16:35:25 <dustymabe> #startmeeting fedora_coreos_meeting
16:35:25 <zodbot> Meeting started Wed Nov  9 16:35:25 2022 UTC.
16:35:25 <zodbot> This meeting is logged and archived in a public location.
16:35:25 <zodbot> The chair is dustymabe. Information about MeetBot at https://fedoraproject.org/wiki/Zodbot#Meeting_Functions.
16:35:25 <zodbot> Useful Commands: #action #agreed #halp #info #idea #link #topic.
16:35:25 <zodbot> The meeting name has been set to 'fedora_coreos_meeting'
16:35:29 <dustymabe> #topic roll call
16:35:32 <dustymabe> .hi
16:35:33 <zodbot> dustymabe: dustymabe 'Dusty Mabe' <dusty@dustymabe.com>
16:35:41 <spresti[m]> .hello spresti
16:35:41 <zodbot> spresti[m]: spresti 'Steven Presti' <spresti@redhat.com>
16:35:48 <gursewak_> .hi
16:35:49 <zodbot> gursewak_: Sorry, but user 'gursewak_' does not exist
16:35:58 <gursewak> .hi
16:35:59 <zodbot> gursewak: gursewak 'Gursewak Singh' <gurssing@redhat.com>
16:36:01 <ravanelli> .hi
16:36:02 <zodbot> ravanelli: ravanelli 'Renata Ravanelli' <renata.ravanelli@gmail.com>
16:36:13 <dustymabe> #hciar spresti[m] gursewak ravanelli
16:36:17 <marmijo> .hi
16:36:17 <zodbot> marmijo: marmijo 'Michael Armijo' <marmijo@redhat.com>
16:36:54 <dustymabe> #chair spresti[m] gursewak ravanelli
16:36:54 <zodbot> Current chairs: dustymabe gursewak ravanelli spresti[m]

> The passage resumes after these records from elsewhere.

<file path="config.mk">
export PLATFORM = sky130hd
export DESIGN_NAME = ebr_top
export DESIGN_NICKNAME = d
export VERILOG_FILES = /design/src/pkg/ebr_pkg.sv /design/src/design/ebr_swap.sv /design/src/design/ebr_top.sv
export SDC_FILE = /design/constraint.sdc
export NUM_CORES = 1
export LEC_CHECK = 0
export BUFFER_PORTS_ARGS = -buffer_cell sky130_fd_sc_hd__clkbuf_2
export CAP_MARGIN = 15
export CORE_ASPECT_RATIO = 0.5
export CORE_MARGIN = 1
export CORE_UTILIZATION = 44
export CTS_CLUSTER_SIZE = 10
export DETAILED_ROUTE_END_ITERATION = 7
export HOLD_SLACK_MARGIN = 0.12
export PLACE_DENSITY = 0.88
export SYNTH_ARGS = -nofsm -noshare
export SYNTH_HDL_FRONTEND = slang
export SYNTH_HIERARCHICAL = 1
export SYNTH_SLANG_ARGS = --single-unit
export TNS_END_PERCENT = 30
</file>
<file path="constraint.sdc">
create_clock -name ref_clk -period 0.8 [get_ports ref_clk]
set_input_delay 0.12 -clock ref_clk [delete_from_list [all_inputs] [get_ports ref_clk]]
set_output_delay 0.12 -clock ref_clk [all_outputs]
set_load 0.03 [all_outputs]
</file>
<file path="src/pkg/ebr_pkg.sv">
// Package for the endian byte reorder block.
// Assumes a single processor clock and a 32-bit data path.
package ebr_pkg;
    // ==========================================================
    // Access sizes
    typedef enum logic [1:0] {
        EBR_SZ_BYTE,
        EBR_SZ_HALF,
        EBR_SZ_WORD,
        EBR_SZ_DWORD
    } ebr_size_t;

    // ==========================================================
    // Endian attribute values
    localparam logic EBR_E_BIG    = 1'b0;
    localparam logic EBR_E_LITTLE = 1'b1;

    // ==========================================================
    // Widths and reset values
    localparam int   EBR_REGION_W   = 32;
    localparam int   EBR_REGION_IDX = 27;  // Top five address bits
    localparam logic [31:0] EBR_WORD_RST = 32'h0000_0000;

    // ==========================================================
    // Alignment masks on address bits 28:31 (lsb four bits)
    localparam logic [3:0] EBR_MASK_BYTE  = 4'h0;
    localparam logic [3:0] EBR_MASK_HALF  = 4'h1;
    localparam logic [3:0] EBR_MASK_WORD  = 4'h3;
    localparam logic [3:0] EBR_MASK_DWORD = 4'h7;
endpackage : ebr_pkg

</file>
<file path="src/design/ebr_swap.sv">
// Combinational byte swapper for one 32-bit lane.
// Assumes the caller gives the size and whether to reverse.
`timescale 1ns/1ps
module ebr_swap (
    input  wire logic              rev,
    input  wire ebr_pkg::ebr_size_t size,
    input  wire logic [31:0]       din,
    output logic      [31:0]       dout
);
    import ebr_pkg::*;

    // ==========================================================
    // Reversal by size; bytes pass, doublewords reverse like words (word lanes)
    always_comb begin
        dout = din;
        if (rev) begin
            case (size)
                EBR_SZ_HALF: dout = {din[31:16], din[7:0], din[15:8]};
                EBR_SZ_WORD: dout = {din[7:0], din[15:8],
                                     din[23:16], din[31:24]};
                EBR_SZ_DWORD: dout = {din[7:0], din[15:8],
                                      din[23:16], din[31:24]};
                default: dout = din;
            endcase
        end
    end
endmodule : ebr_swap

</file>
<file path="src/design/ebr_top.sv">
// Endian steering, fetch reversal, data reversal and alignment check.
// Assumes the translation lookup supplies the entry's endian bit and
// that the caches sit on either side of the registered outputs.
// Behaviour
// - Every access carries endian attribute, 1=little
// - Translation on: attribute from translation entry
// - Translation off: attribute from mapping register (code: only when both translate enables are off)
// - Little-endian never changes the access address
// - Little fetches reversed before instruction cache
// - Instruction cache words always big-endian
// - Data cache unreordered; swap at registers
// - Byte keep, halfword swap, word swap
// - Little-endian adds no alignment exceptions
// - Big-endian alignment faults also apply little
// - Big-endian: high register byte, low address
// - Byte-reverse ops invert register/address mapping
// - Aligned only when address multiple of length
// - Low nibble patterns xxxx xxx0 xx00 x000
// - Instruction words aligned four-byte items
// - Bit 0 most significant; 28:31 low bits
`timescale 1ns/1ps
module ebr_top (
    input  wire logic                  ref_clk,
    input  wire logic                  resetn,
    // Translation and mapping state
    input  wire logic                  instr_translate_enable,
    input  wire logic                  data_translate_enable,
    input  wire logic [31:0]           storage_le_map_reg,
    // Instruction fetch path, memory to instruction cache
    input  wire logic                  fetch_valid,
    input  wire logic [31:0]           fetch_addr,
    input  wire logic                  fetch_tlb_e,
    input  wire logic [31:0]           fetch_mem_word,
    output logic                       icache_fill_valid,
    output logic      [31:0]           icache_fill_addr,
    output logic      [31:0]           icache_fill_word,
    output logic                       icache_fill_e,
    output logic                       fetch_misaligned,
    // Data path, data cache and general registers
    input  wire logic                  data_valid,
    input  wire logic                  data_is_store,
    input  wire logic                  data_byte_rev,
    input  wire ebr_pkg::ebr_size_t    data_size,
    input  wire logic [31:0]           data_addr,
    input  wire logic                  data_tlb_e,
    input  wire logic [31:0]           dcache_rdata,
    input  wire logic [31:0]           general_register_wdata,
    output logic                       data_done,
    output logic      [31:0]           data_mem_addr,
    output logic      [31:0]           general_register_rdata,
    output logic      [31:0]           dcache_wdata,
    output logic                       data_e,
    output logic                       data_misaligned
);
    import ebr_pkg::*;

    // ==========================================================
    // Functions
    // Region index from address; bit 0 is the msb
    function automatic logic region_le(input logic [31:0] addr,
                                       input logic [31:0] map);
        logic [4:0] idx;
        idx = addr[31:EBR_REGION_IDX];
        region_le = map[5'd31 - idx];
    endfunction : region_le

    // Natural alignment on the four low address bits
    function automatic logic is_misaligned(input logic [31:0] addr,
                                           input ebr_size_t sz);
        logic [3:0] m;
        case (sz)
            EBR_SZ_BYTE: m = EBR_MASK_BYTE;
            EBR_SZ_HALF: m = EBR_MASK_HALF;
            EBR_SZ_WORD: m = EBR_MASK_WORD;
            default:     m = EBR_MASK_DWORD;
        endcase
        is_misaligned = |(addr[3:0] & m);
    endfunction : is_misaligned

    // ==========================================================
    // Endian attribute selection
    logic virt_mode;
    logic fetch_e;
    logic dat_e;
    assign virt_mode = instr_translate_enable | data_translate_enable;
    // Virtual mode uses entry bit, real mode the map
    assign fetch_e = virt_mode ? fetch_tlb_e
                               : region_le(fetch_addr, storage_le_map_reg);
    assign dat_e   = virt_mode ? data_tlb_e
                               : region_le(data_addr, storage_le_map_reg);

    // ==========================================================
    // Fetch path reversal
    logic [31:0] fetch_swapped;
    ebr_swap u_fetch_swap (
        .rev  (fetch_e == EBR_E_LITTLE),
        .size (EBR_SZ_WORD),
        .din  (fetch_mem_word),
        .dout (fetch_swapped)
    );

    // Fill register: cache only ever sees big-endian words
    always_ff @(posedge ref_clk or negedge resetn) begin
        if (!resetn) begin
            icache_fill_valid <= 1'b0;
            icache_fill_addr  <= EBR_WORD_RST;
            icache_fill_word  <= EBR_WORD_RST;
            icache_fill_e     <= EBR_E_BIG;
            fetch_misaligned  <= 1'b0;
        end else begin
            icache_fill_valid <= fetch_valid;
            if (fetch_valid) begin
                icache_fill_addr <= fetch_addr;
                icache_fill_word <= fetch_swapped;
                icache_fill_e    <= fetch_e;
                fetch_misaligned <= is_misaligned(fetch_addr,
                                                  EBR_SZ_WORD);
            end
        end
    end

    // ==========================================================
    // Data path reversal between data cache and registers
    logic data_rev;
    logic [31:0] load_swapped;
    logic [31:0] store_swapped;
    // Reverse bit XOR: byte-reverse ops flip the mapping
    assign data_rev = (dat_e == EBR_E_LITTLE) ^ data_byte_rev;

    ebr_swap u_load_swap (
        .rev  (data_rev),
        .size (data_size),
        .din  (dcache_rdata),
        .dout (load_swapped)
    );
    ebr_swap u_store_swap (
        .rev  (data_rev),
        .size (data_size),
        .din  (general_register_wdata),
        .dout (store_swapped)
    );

    // Data result register; cache side never reordered
    always_ff @(posedge ref_clk or negedge resetn) begin
        if (!resetn) begin
            data_done              <= 1'b0;
            data_mem_addr          <= EBR_WORD_RST;
            general_register_rdata <= EBR_WORD_RST;
            dcache_wdata           <= EBR_WORD_RST;
            data_e                 <= EBR_E_BIG;
        end else begin
            data_done <= data_valid;
            if (data_valid) begin
                data_mem_addr <= data_addr;
                data_e        <= dat_e;
                if (data_is_store)
                    dcache_wdata <= store_swapped;
                else
                    general_register_rdata <= load_swapped;
            end
        end
    end

    // Alignment ignores endianness entirely
    always_ff @(posedge ref_clk or negedge resetn) begin
        if (!resetn) begin
            data_misaligned <= 1'b0;
        end else if (data_valid) begin
            data_misaligned <= is_misaligned(data_addr, data_size);
        end
    end
endmodule : ebr_top

</file>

16:37:03 <dustymabe> #chair marmijo
16:37:03 <zodbot> Current chairs: dustymabe gursewak marmijo ravanelli spresti[m]
16:37:15 <jlebon> .hello2
16:37:16 <zodbot> jlebon: jlebon 'None' <jonathan@jlebon.com>
16:37:50 <dustymabe> #chair jlebon
16:37:50 <zodbot> Current chairs: dustymabe gursewak jlebon marmijo ravanelli spresti[m]
16:38:37 <dustymabe> sorry for the 5 minute late start today
16:38:40 <dustymabe> #topic Action items from last meeting
16:38:48 <dustymabe> #info there were no action items assigned last meeting!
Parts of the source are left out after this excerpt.